▶ **Exercise aim**:
Up to and including the line with "max in group", please set down the entries below exactly, starting from the first line.
Information shown: Begin
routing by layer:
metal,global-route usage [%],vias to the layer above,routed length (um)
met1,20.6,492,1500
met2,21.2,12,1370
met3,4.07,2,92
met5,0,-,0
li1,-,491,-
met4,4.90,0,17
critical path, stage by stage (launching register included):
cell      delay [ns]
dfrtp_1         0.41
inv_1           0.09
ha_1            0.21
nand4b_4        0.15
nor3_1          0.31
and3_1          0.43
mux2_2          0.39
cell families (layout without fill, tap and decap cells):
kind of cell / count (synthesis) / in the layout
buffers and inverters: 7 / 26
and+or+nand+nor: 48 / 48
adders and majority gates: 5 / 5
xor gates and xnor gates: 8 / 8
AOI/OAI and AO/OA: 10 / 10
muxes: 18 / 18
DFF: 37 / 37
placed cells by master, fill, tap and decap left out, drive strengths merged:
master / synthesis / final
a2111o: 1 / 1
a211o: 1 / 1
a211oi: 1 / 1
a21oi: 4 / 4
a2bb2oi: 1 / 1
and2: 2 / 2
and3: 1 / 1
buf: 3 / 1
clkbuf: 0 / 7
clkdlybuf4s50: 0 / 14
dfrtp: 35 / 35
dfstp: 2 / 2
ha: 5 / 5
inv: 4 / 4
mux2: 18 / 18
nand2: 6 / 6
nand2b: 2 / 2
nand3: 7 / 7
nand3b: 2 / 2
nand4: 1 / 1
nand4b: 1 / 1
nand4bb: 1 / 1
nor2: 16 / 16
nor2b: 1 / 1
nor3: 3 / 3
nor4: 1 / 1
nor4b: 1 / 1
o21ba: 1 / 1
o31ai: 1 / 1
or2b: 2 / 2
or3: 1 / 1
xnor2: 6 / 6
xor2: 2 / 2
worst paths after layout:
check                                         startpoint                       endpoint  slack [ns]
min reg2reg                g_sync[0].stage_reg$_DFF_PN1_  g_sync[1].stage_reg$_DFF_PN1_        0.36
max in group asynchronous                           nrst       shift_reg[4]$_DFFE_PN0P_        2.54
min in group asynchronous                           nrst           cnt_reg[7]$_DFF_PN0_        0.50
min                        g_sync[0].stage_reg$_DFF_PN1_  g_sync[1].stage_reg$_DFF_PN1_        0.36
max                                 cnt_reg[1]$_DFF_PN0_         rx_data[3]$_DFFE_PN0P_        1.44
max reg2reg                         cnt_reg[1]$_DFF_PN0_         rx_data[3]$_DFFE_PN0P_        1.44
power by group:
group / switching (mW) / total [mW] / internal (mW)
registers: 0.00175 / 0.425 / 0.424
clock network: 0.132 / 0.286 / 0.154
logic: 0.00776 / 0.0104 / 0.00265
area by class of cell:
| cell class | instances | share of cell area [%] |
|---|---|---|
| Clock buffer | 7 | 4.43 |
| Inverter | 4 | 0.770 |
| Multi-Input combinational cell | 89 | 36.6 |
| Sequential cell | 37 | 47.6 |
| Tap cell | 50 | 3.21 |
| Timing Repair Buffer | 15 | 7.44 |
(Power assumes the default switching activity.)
<file path="config.mk">
export PLATFORM = sky130hd
export DESIGN_NAME = alu_mdu
export DESIGN_NICKNAME = d
export VERILOG_FILES = /design/src/rtl/alu_pkg.sv /design/src/rtl/div_iter.sv /design/src/rtl/alu_mdu.sv
export SDC_FILE = /design/constraint.sdc
export NUM_CORES = 1
export LEC_CHECK = 0
export CORE_MARGIN = 2
export CORE_UTILIZATION = 38
export DETAILED_ROUTE_END_ITERATION = 10
export GPL_ROUTABILITY_DRIVEN = 1
export PLACE_DENSITY = 0.64
export SLEW_MARGIN = 20
export SYNTH_ARGS = -nofsm -noshare
export SYNTH_HDL_FRONTEND = slang
export SYNTH_SLANG_ARGS = --single-unit
export TNS_END_PERCENT = 10
</file>
<file path="constraint.sdc">
create_clock -name clk -period 2.45 [get_ports clk]
set_input_delay 0.49 -clock clk [delete_from_list [all_inputs] [get_ports clk]]
set_output_delay 0.49 -clock clk [all_outputs]
set_load 0.02 [all_outputs]
</file>
<file path="src/rtl/alu_pkg.sv">
// alu_pkg: shared types and decode for the alu_mdu execute unit.
//   - alu_op_e  : internal ALU/MDU operation selector
//   - state_e   : alu_mdu handshake FSM states
//   - OPC_* / F3_* / F7_* : RV opcode, funct3 and funct7 encodings
//   - decode_op : pure (opcode, funct3, funct7) -> alu_op_e mapping
// Optional feature macro: ALU_MDU_MULDIV_EN enables RV32M decode.
package alu_pkg;

  typedef enum logic [4:0] {
    ALU_ADD, ALU_SUB, ALU_SLL, ALU_SLT, ALU_SLTU, ALU_XOR, ALU_SRL, ALU_SRA,
    ALU_OR, ALU_AND, ALU_COPY_A, ALU_COPY_B,
    ALU_MUL, ALU_MULH, ALU_MULHSU, ALU_MULHU,
    ALU_DIV, ALU_DIVU, ALU_REM, ALU_REMU,
    ALU_XXX
  } alu_op_e;

  typedef enum logic [1:0] {S_IDLE, S_DIV, S_DONE} state_e;

  localparam logic [6:0] OPC_LOAD   = 7'b0000011;
  localparam logic [6:0] OPC_OP_IMM = 7'b0010011;
  localparam logic [6:0] OPC_AUIPC  = 7'b0010111;
  localparam logic [6:0] OPC_STORE  = 7'b0100011;
  localparam logic [6:0] OPC_OP     = 7'b0110011;
  localparam logic [6:0] OPC_LUI    = 7'b0110111;
  localparam logic [6:0] OPC_BRANCH = 7'b1100011;
  localparam logic [6:0] OPC_JALR   = 7'b1100111;
  localparam logic [6:0] OPC_JAL    = 7'b1101111;
  localparam logic [6:0] OPC_SYSTEM = 7'b1110011;

  localparam logic [2:0] F3_ADD  = 3'b000;
  localparam logic [2:0] F3_SLL  = 3'b001;
  localparam logic [2:0] F3_SLT  = 3'b010;
  localparam logic [2:0] F3_SLTU = 3'b011;
  localparam logic [2:0] F3_XOR  = 3'b100;
  localparam logic [2:0] F3_SR   = 3'b101;
  localparam logic [2:0] F3_OR   = 3'b110;
  localparam logic [2:0] F3_AND  = 3'b111;
  localparam logic [2:0] F3_CSRRW  = 3'b001;
  localparam logic [2:0] F3_CSRRWI = 3'b101;

  localparam logic [6:0] F7_BASE   = 7'b0000000;
  localparam logic [6:0] F7_ALT    = 7'b0100000;
  localparam logic [6:0] F7_MULDIV = 7'b0000001;

  // Shared OP/OP-IMM integer decode; sra_sel picks SRA over SRL.
  function automatic alu_op_e base_op(input logic [2:0] funct3, input logic sra_sel);
    case (funct3)
      F3_ADD:  return ALU_ADD;
      F3_SLL:  return ALU_SLL;
      F3_SLT:  return ALU_SLT;
      F3_SLTU: return ALU_SLTU;
      F3_XOR:  return ALU_XOR;
      F3_SR:   return sra_sel ? ALU_SRA : ALU_SRL;
      F3_OR:   return ALU_OR;
      default: return ALU_AND;
    endcase
  endfunction

`ifdef ALU_MDU_MULDIV_EN
  function automatic alu_op_e muldiv_op(input logic [2:0] funct3);
    case (funct3)
      3'b000:  return ALU_MUL;
      3'b001:  return ALU_MULH;
      3'b010:  return ALU_MULHSU;
      3'b011:  return ALU_MULHU;
      3'b100:  return ALU_DIV;
      3'b101:  return ALU_DIVU;
      3'b110:  return ALU_REM;
      default: return ALU_REMU;
    endcase
  endfunction
`endif

  function automatic alu_op_e decode_op(input logic [6:0] opcode,
                                        input logic [2:0] funct3,
                                        input logic [6:0] funct7);
    alu_op_e op;
    op = ALU_XXX;
    case (opcode)
      OPC_OP_IMM: op = base_op(funct3, funct7[5]);
      OPC_OP: begin
        if (funct7 == F7_BASE) begin
          op = base_op(funct3, 1'b0);
        end else if (funct7 == F7_ALT) begin
          // Only SUB and SRA have an alternate form under OP.
          if (funct3 == F3_ADD)     op = ALU_SUB;
          else if (funct3 == F3_SR) op = ALU_SRA;
          else                      op = ALU_XXX;
        end
`ifdef ALU_MDU_MULDIV_EN
        else if (funct7 == F7_MULDIV) begin
          op = muldiv_op(funct3);
        end
`endif
        else begin
          op = ALU_XXX;
        end
      end
      OPC_LUI: op = ALU_COPY_B;
      OPC_AUIPC, OPC_BRANCH, OPC_JAL, OPC_JALR, OPC_LOAD, OPC_STORE: op = ALU_ADD;
      OPC_SYSTEM: begin
        if (funct3 == F3_CSRRW)       op = ALU_COPY_A;
        else if (funct3 == F3_CSRRWI) op = ALU_COPY_B;
        else                          op = ALU_XXX;
      end
      default: op = ALU_XXX;
    endcase
    return op;
  endfunction

endpackage

</file>
<file path="src/rtl/div_iter.sv">
// div_iter: serial restoring divider on unsigned magnitudes, one quotient
// bit per cycle. start loads the operands; XLEN cycles later done pulses
// for one cycle, during which quotient/remainder carry the final values
// (they are the combinational result of the last step, so the caller
// captures them on the same edge).
// Ports: clk, rst_n, abort (drop the op in flight), start, dividend,
//        divisor, done, quotient, remainder.
module div_iter #(
  parameter int XLEN = 32
) (
  input  logic            clk,
  input  logic            rst_n,
  input  logic            abort,
  input  logic            start,
  input  logic [XLEN-1:0] dividend,
  input  logic [XLEN-1:0] divisor,
  output logic            done,
  output logic [XLEN-1:0] quotient,
  output logic [XLEN-1:0] remainder
);
  localparam int CW = $clog2(XLEN + 1);

  logic [XLEN-1:0] rem_q, rem_d, quo_q, quo_d, dvs_q, dvs_d;
  logic [CW-1:0]   cnt_q, cnt_d;
  logic [XLEN:0]   shifted;
  logic [XLEN+1:0] diff;
  logic [XLEN-1:0] rem_step, quo_step;

  // One restoring step: shift the next dividend bit into the partial
  // remainder, subtract the divisor and keep the difference if it is
  // non-negative. The extra top bit of diff is the borrow.
  always_comb begin
    shifted = {rem_q, quo_q[XLEN-1]};
    diff    = {1'b0, shifted} - {2'b00, dvs_q};
    if (diff[XLEN+1]) begin
      rem_step = shifted[XLEN-1:0];
      quo_step = {quo_q[XLEN-2:0], 1'b0};
    end else begin
      rem_step = diff[XLEN-1:0];
      quo_step = {quo_q[XLEN-2:0], 1'b1};
    end
  end

  // NOTE: every always_comb assigns each output a default first, so no
  // path leaves a value unassigned and no latch is inferred.
  always_comb begin
    rem_d = rem_q;
    quo_d = quo_q;
    dvs_d = dvs_q;
    cnt_d = cnt_q;
    if (abort) begin
      cnt_d = '0;
    end else if (start) begin
      rem_d = '0;
      quo_d = dividend;
      dvs_d = divisor;
      cnt_d = CW'(XLEN);
    end else if (cnt_q != '0) begin
      rem_d = rem_step;
      quo_d = quo_step;
      cnt_d = cnt_q - CW'(1);
    end
  end

  // NOTE: state registers use non-blocking assignments so every flop
  // samples its _d value from before the edge, independent of block order.
  always_ff @(posedge clk or negedge rst_n) begin
    if (!rst_n) begin
      rem_q <= '0;
      quo_q <= '0;
      dvs_q <= '0;
      cnt_q <= '0;
    end else begin
      rem_q <= rem_d;
      quo_q <= quo_d;
      dvs_q <= dvs_d;
      cnt_q <= cnt_d;
    end
  end

  assign done      = (cnt_q == CW'(1));
  assign quotient  = quo_step;
  assign remainder = rem_step;

endmodule

</file>
<file path="src/rtl/alu_mdu.sv">
// alu_mdu: handshaked execute unit. Decodes opcode/funct3/funct7, computes
// the ALU (and optionally RV32M) result and returns it registered.
// Ports: clk, rst_n (async active-low), flush (sync abandon),
//        in_valid/in_ready (request), opcode, funct3, funct7, op_a, op_b,
//        out_valid/out_ready (response), result, illegal.
// Macro ALU_MDU_MULDIV_EN builds multiply, divide and the DIV state;
// without it funct7=0000001 under OP decodes as illegal.
module alu_mdu
  import alu_pkg::*;
#(
  parameter int XLEN = 32
) (
  input  logic            clk,
  input  logic            rst_n,
  input  logic            flush,
  input  logic            in_valid,
  output logic            in_ready,
  input  logic [6:0]      opcode,
  input  logic [2:0]      funct3,
  input  logic [6:0]      funct7,
  input  logic [XLEN-1:0] op_a,
  input  logic [XLEN-1:0] op_b,
  output logic            out_valid,
  input  logic            out_ready,
  output logic [XLEN-1:0] result,
  output logic            illegal
);
  localparam int SHW = $clog2(XLEN);

  state_e          state_q, state_d;
  logic [XLEN-1:0] result_q, result_d;
  logic            illegal_q, illegal_d;
  alu_op_e         op;
  logic [SHW-1:0]  shamt;
  logic [XLEN-1:0] alu_res;
  logic            start_div;
  logic            accept;

  assign op       = decode_op(opcode, funct3, funct7);
  assign shamt    = op_b[SHW-1:0];
  assign in_ready = (state_q == S_IDLE) || (state_q == S_DONE && out_ready);
  assign accept   = in_valid && in_ready;

`ifdef ALU_MDU_MULDIV_EN
  localparam logic [XLEN-1:0] MIN_INT = {1'b1, {(XLEN-1){1'b0}}};

  logic [2*XLEN-1:0] a_ext, b_ext, prod;
  logic              a_signed, b_signed;
  logic              div_signed, div_is_rem, a_neg, b_neg;
  logic [XLEN-1:0]   a_mag, b_mag, div_quo, div_rem, div_raw, div_fix;
  logic              div_done;
  logic              neg_q, neg_d, is_rem_q, is_rem_d;

  // Extending both operands to 2*XLEN makes one unsigned multiply give the
  // correct low 2*XLEN bits for every signedness combination.
  assign a_signed = (op == ALU_MULH) || (op == ALU_MULHSU);
  assign b_signed = (op == ALU_MULH);
  assign a_ext    = {{XLEN{a_signed & op_a[XLEN-1]}}, op_a};
  assign b_ext    = {{XLEN{b_signed & op_b[XLEN-1]}}, op_b};
  assign prod     = a_ext * b_ext;

  assign div_signed = (op == ALU_DIV) || (op == ALU_REM);
  assign div_is_rem = (op == ALU_REM) || (op == ALU_REMU);
  assign a_neg      = div_signed & op_a[XLEN-1];
  assign b_neg      = div_signed & op_b[XLEN-1];
  assign a_mag      = a_neg ? -op_a : op_a;
  assign b_mag      = b_neg ? -op_b : op_b;

  // Remainder follows the dividend sign; quotient is negative when signs differ.
  assign is_rem_d = accept ? div_is_rem : is_rem_q;
  assign neg_d    = accept ? (div_is_rem ? a_neg : (a_neg ^ b_neg)) : neg_q;

  div_iter #(.XLEN(XLEN)) u_div (
    .clk       (clk),
    .rst_n     (rst_n),
    .abort     (flush),
    .start     (accept && start_div && !flush),
    .dividend  (a_mag),
    .divisor   (b_mag),
    .done      (div_done),
    .quotient  (div_quo),
    .remainder (div_rem)
  );

  assign div_raw = is_rem_q ? div_rem : div_quo;
  assign div_fix = neg_q ? -div_raw : div_raw;

  always_ff @(posedge clk or negedge rst_n) begin
    if (!rst_n) begin
      neg_q    <= 1'b0;
      is_rem_q <= 1'b0;
    end else begin
      neg_q    <= neg_d;
      is_rem_q <= is_rem_d;
    end
  end
`endif

  always_comb begin
    alu_res   = '0;
    start_div = 1'b0;
    case (op)
      ALU_ADD:    alu_res = op_a + op_b;
      ALU_SUB:    alu_res = op_a - op_b;
      ALU_SLL:    alu_res = op_a << shamt;
      ALU_SLT:    alu_res = {{(XLEN-1){1'b0}}, $signed(op_a) < $signed(op_b)};
      ALU_SLTU:   alu_res = {{(XLEN-1){1'b0}}, op_a < op_b};
      ALU_XOR:    alu_res = op_a ^ op_b;
      ALU_SRL:    alu_res = op_a >> shamt;
      ALU_SRA:    alu_res = $signed(op_a) >>> shamt;
      ALU_OR:     alu_res = op_a | op_b;
      ALU_AND:    alu_res = op_a & op_b;
      ALU_COPY_A: alu_res = op_a;
      ALU_COPY_B: alu_res = op_b;
`ifdef ALU_MDU_MULDIV_EN
      ALU_MUL:    alu_res = prod[XLEN-1:0];
      ALU_MULH, ALU_MULHSU, ALU_MULHU: alu_res = prod[2*XLEN-1:XLEN];
      ALU_DIV, ALU_DIVU, ALU_REM, ALU_REMU: begin
        // Divide-by-zero and signed overflow resolve without the divider.
        if (op_b == '0) begin
          alu_res = div_is_rem ? op_a : '1;
        end else if (div_signed && op_a == MIN_INT && op_b == '1) begin
          alu_res = div_is_rem ? '0 : MIN_INT;
        end else begin
          start_div = 1'b1;
        end
      end
`endif
      default:    alu_res = '0;
    endcase
  end

  always_comb begin
    state_d   = state_q;
    result_d  = result_q;
    illegal_d = illegal_q;
    if (flush) begin
      state_d = S_IDLE;
    end else begin
      case (state_q)
        S_IDLE, S_DONE: begin
          if (accept) begin
            result_d  = alu_res;
            illegal_d = (op == ALU_XXX);
            state_d   = start_div ? S_DIV : S_DONE;
          end else if (state_q == S_DONE && out_ready) begin
            state_d = S_IDLE;
          end
        end
`ifdef ALU_MDU_MULDIV_EN
        S_DIV: begin
          if (div_done) begin
            result_d = div_fix;
            state_d  = S_DONE;
          end
        end
`endif
        default: state_d = S_IDLE;
      endcase
    end
  end

  always_ff @(posedge clk or negedge rst_n) begin
    if (!rst_n) begin
      state_q   <= S_IDLE;
      result_q  <= '0;
      illegal_q <= 1'b0;
    end else begin
      state_q   <= state_d;
      result_q  <= result_d;
      illegal_q <= illegal_d;
    end
  end

  assign out_valid = (state_q == S_DONE);
  assign result    = result_q;
  assign illegal   = illegal_q;

endmodule

</file>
Information shown: End
▶ **Solution for this problem**:
routing by layer:
metal,global-route usage [%],vias to the layer above,routed length (um)
met1,20.6,492,1500
met2,21.2,12,1370
met3,4.07,2,92
met5,0,-,0
li1,-,491,-
met4,4.90,0,17
critical path, stage by stage (launching register included):
cell      delay [ns]
dfrtp_1         0.41
inv_1           0.09
ha_1            0.21
nand4b_4        0.15
nor3_1          0.31
and3_1          0.43
mux2_2          0.39
cell families (layout without fill, tap and decap cells):
kind of cell / count (synthesis) / in the layout
buffers and inverters: 7 / 26
and+or+nand+nor: 48 / 48
adders and majority gates: 5 / 5
xor gates and xnor gates: 8 / 8
AOI/OAI and AO/OA: 10 / 10
muxes: 18 / 18
DFF: 37 / 37
placed cells by master, fill, tap and decap left out, drive strengths merged:
master / synthesis / final
a2111o: 1 / 1
a211o: 1 / 1
a211oi: 1 / 1
a21oi: 4 / 4
a2bb2oi: 1 / 1
and2: 2 / 2
and3: 1 / 1
buf: 3 / 1
clkbuf: 0 / 7
clkdlybuf4s50: 0 / 14
dfrtp: 35 / 35
dfstp: 2 / 2
ha: 5 / 5
inv: 4 / 4
mux2: 18 / 18
nand2: 6 / 6
nand2b: 2 / 2
nand3: 7 / 7
nand3b: 2 / 2
nand4: 1 / 1
nand4b: 1 / 1
nand4bb: 1 / 1
nor2: 16 / 16
nor2b: 1 / 1
nor3: 3 / 3
nor4: 1 / 1
nor4b: 1 / 1
o21ba: 1 / 1
o31ai: 1 / 1
or2b: 2 / 2
or3: 1 / 1
xnor2: 6 / 6
xor2: 2 / 2
worst paths after layout:
check                                         startpoint                       endpoint  slack [ns]
min reg2reg                g_sync[0].stage_reg$_DFF_PN1_  g_sync[1].stage_reg$_DFF_PN1_        0.36
max in group asynchronous                           nrst       shift_reg[4]$_DFFE_PN0P_        2.54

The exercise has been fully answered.